La patrulla continúa. “Intento fijarme en los coches aparcados ante casas”, dice Thornton. Otro indicio: “Si veo un coche ocupado por blancos, despierta mis sospechas, porque esta es una zona típicamente negra”.
Thornton, como el sheriff, como Lori Erion y su hija —y como casi el 90% de los nuevos consumidores de heroína en Estados Unidos—, es blanco. Los traficantes detenidos eran negros.
En el otro extremo de Dayton, en un despacho del apacible campus de la Escuela de Medicina Boonshoft, los profesores Robert Carlson y Raminta Daniulaityte desgranan los resultados de un estudio pionero.

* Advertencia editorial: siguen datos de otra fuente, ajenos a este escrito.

==> src/rtl/wdit_regs.vh <==
`ifndef WDIT_REGS_VH
`define WDIT_REGS_VH
`define WDIT_CNT_W      15
`define WDIT_CLR_MSB    7
`define WDIT_CLR_LSB    4
`define WDIT_EN_BIT     3
`define WDIT_MODE_BIT   2
`define WDIT_INT_MSB    1
`define WDIT_INT_LSB    0
`define WDIT_CTL_RST    8'h00
`define WDIT_CODE_A     4'hA
`define WDIT_CODE_B     4'h5
`define WDIT_TC_00      16'h8000
`define WDIT_TC_01      16'h2000
`define WDIT_TC_10      16'h0200
`define WDIT_TC_11      16'h0040
`define WDIT_PM_ACTIVE  3'h0
`define WDIT_PM_ZERO    3'h1
`define WDIT_PM_ONE     3'h2
`define WDIT_PM_TWO     3'h3
`define WDIT_PM_THREE   3'h4
`define WDIT_SEQ_IDLE   1'h0
`define WDIT_SEQ_ARMED  1'h1
`endif

==> src/rtl/wdit_tick_sync.v <==
module wdit_tick_sync
(
  // clock and reset
  input  wire clk_sys,
  input  wire sys_rst,
  // low-speed oscillator level
  input  wire osc_in,
  // one-cycle pulse per rising edge, and per falling edge
  output reg  rise_pulse,
  output reg  fall_pulse
);
  reg sync1_reg;
  reg sync2_reg;
  reg last_reg;

  always @(posedge clk_sys)
  begin
    if (sys_rst)
    begin
      sync1_reg  <= 1'b0;
      sync2_reg  <= 1'b0;
      last_reg   <= 1'b0;
      rise_pulse <= 1'b0;
      fall_pulse <= 1'b0;
    end
    else
    begin
      sync1_reg  <= osc_in;
      sync2_reg  <= sync1_reg;
      last_reg   <= sync2_reg;
      rise_pulse <= sync2_reg & ~last_reg;
      fall_pulse <= ~sync2_reg & last_reg;
    end
  end
endmodule // wdit_tick_sync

Durante tres años, siguieron a un grupo de 383 personas en Ohio que consumían opioides farmacéuticos sin ser adictos. De estos, 27 acabaron empezaron a consumir heroína —inyectada y esnifada sobre todo, pero también fumada— durante este periodo. La transición de los medicamentos analgésicos como OxyContin a la heroína ilumina una de las causas de la crisis. Para muchos adictos, el consumo de medicamentos que algunos médicos recetaban sin demasiados escrúpulos dio paso al consumo de heroína.

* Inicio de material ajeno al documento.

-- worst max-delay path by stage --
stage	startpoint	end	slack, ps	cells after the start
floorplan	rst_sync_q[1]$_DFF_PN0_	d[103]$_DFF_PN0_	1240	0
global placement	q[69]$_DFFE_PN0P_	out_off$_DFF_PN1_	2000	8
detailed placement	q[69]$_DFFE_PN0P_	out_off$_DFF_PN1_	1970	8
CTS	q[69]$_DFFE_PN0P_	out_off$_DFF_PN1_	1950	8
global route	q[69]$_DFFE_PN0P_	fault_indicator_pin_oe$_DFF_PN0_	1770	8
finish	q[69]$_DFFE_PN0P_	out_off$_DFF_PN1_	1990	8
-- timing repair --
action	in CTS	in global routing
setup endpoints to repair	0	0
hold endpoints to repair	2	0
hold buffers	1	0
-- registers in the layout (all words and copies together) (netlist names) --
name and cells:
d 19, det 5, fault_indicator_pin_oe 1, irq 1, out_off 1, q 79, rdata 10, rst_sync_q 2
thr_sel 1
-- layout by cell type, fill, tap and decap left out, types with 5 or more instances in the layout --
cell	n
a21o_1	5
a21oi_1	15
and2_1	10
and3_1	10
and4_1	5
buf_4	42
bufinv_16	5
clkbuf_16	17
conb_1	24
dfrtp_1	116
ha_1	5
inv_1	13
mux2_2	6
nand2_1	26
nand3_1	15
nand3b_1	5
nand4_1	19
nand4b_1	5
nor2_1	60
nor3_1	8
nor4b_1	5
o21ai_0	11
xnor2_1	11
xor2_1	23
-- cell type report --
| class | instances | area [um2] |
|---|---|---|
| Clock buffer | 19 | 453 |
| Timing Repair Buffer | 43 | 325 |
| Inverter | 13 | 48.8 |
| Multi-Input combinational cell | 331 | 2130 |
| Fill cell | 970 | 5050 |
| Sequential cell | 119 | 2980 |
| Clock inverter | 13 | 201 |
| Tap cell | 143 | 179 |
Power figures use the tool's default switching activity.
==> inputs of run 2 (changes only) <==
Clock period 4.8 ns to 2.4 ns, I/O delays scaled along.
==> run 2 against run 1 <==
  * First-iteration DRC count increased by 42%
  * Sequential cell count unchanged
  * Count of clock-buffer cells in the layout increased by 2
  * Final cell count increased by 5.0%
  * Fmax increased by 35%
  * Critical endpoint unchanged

La otra conclusión llamativa del estudio: aunque la mitad de los participantes eran negros o miembros de otras minorías, todos los que acabaron consumiendo heroína eran blancos, salvo un hispano.

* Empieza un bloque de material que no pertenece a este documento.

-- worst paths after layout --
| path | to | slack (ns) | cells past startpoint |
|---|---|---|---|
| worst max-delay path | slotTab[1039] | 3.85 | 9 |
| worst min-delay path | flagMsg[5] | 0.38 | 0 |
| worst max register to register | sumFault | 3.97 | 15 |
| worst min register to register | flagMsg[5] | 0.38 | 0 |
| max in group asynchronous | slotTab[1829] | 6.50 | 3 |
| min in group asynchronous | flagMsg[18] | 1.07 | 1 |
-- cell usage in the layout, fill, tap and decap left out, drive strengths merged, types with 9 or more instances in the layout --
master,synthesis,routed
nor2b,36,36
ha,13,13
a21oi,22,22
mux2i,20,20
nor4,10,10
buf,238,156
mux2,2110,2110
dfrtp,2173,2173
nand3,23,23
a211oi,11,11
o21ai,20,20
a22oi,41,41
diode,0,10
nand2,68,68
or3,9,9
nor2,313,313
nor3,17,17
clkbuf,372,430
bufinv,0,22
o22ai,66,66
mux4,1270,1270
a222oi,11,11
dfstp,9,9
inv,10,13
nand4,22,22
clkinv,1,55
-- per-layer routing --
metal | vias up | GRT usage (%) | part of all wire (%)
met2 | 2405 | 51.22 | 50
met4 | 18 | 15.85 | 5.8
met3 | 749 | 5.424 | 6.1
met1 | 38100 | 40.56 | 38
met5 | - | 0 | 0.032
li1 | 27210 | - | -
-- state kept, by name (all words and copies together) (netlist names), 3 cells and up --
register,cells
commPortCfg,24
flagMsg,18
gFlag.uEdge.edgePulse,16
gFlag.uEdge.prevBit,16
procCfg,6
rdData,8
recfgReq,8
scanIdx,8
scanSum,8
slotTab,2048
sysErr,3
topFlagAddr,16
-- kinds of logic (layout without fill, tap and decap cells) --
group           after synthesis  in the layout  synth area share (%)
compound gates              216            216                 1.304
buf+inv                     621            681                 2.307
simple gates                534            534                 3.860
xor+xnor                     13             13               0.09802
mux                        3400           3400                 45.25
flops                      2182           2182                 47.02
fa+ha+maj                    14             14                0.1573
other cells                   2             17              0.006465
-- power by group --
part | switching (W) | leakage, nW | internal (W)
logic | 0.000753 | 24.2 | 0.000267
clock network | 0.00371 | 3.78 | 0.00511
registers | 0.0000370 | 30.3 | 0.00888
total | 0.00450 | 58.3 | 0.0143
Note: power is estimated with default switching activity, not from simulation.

Un motivo posible es que negros y blancos se mueven en círculos sociales distintos, negros y blancos separados, sin contacto. Otro, que los negros de Estados Unidos ya sufrieron la epidemia hace décadas y aprendieron la lección.
“Algunos lo explican [en las entrevistas del estudio] diciendo: ‘He visto lo que la heroína puede hacer en mis tíos, mis parientes de otra generación. Para nosotros la heroína es una droga tan sucia que no la tocaremos”, dice Daniulaityte.
“Ahora no es como en los sesenta, cuando, al pensar en la adicción a la heroína, pensabas en el gueto, en negros pobres”, dice Carlson. “Ya no es así. Hay jóvenes blancos de todos los niveles de la sociedad: hijos e hijas de médicos, de psiquiatras, jóvenes que viven en barrios residenciales bienestantes, así como jóvenes blancos de un estatus socioeconómicos más bajo”.
Que la heroína sea una droga de blancos explica quizá que ya no se demonice a sus consumidores como hace décadas, cuando estos eran negros, o que los políticos aparquen la retórica de la mano dura en favor de políticas preventivas y de rehabilitación. También se ha querido ver en la epidemia actual un síntoma más profundo del malestar de los blancos estadounidenses. En la arena política el malestar se traduce en los millones de votos que logra Donald Trump, un candidato que busca el voto de este grupo con mensajes contra las élites y los inmigrantes.
En 2013, después de descubrir que su hija, April, era heroinómana, Lori Erion fundó Familias de Adictos, una organización que reúne a adictos, familiares, amigos. Los miércoles se reúnen en un centro comunitario de Dayton. Hay comida, refrescos y café. Un invitado da una charla —hoy es un capellán de un hospicio que habla de la pérdida y el duelo— y después los asistentes hacen preguntas y conversan.
“¿Y cómo está April?”, le pregunto a Lori antes de entrar en la sesión de Familias de Adictos.
“Lleva diez meses limpia”, intervene una amiga.
Lori aclara: “Está en prisión desde el 1 de septiembre”.
El viernes sabrá si April, que acaba de cumplir 22 años, ya puede salir en libertad, o si debe esperar hasta finales de agosto.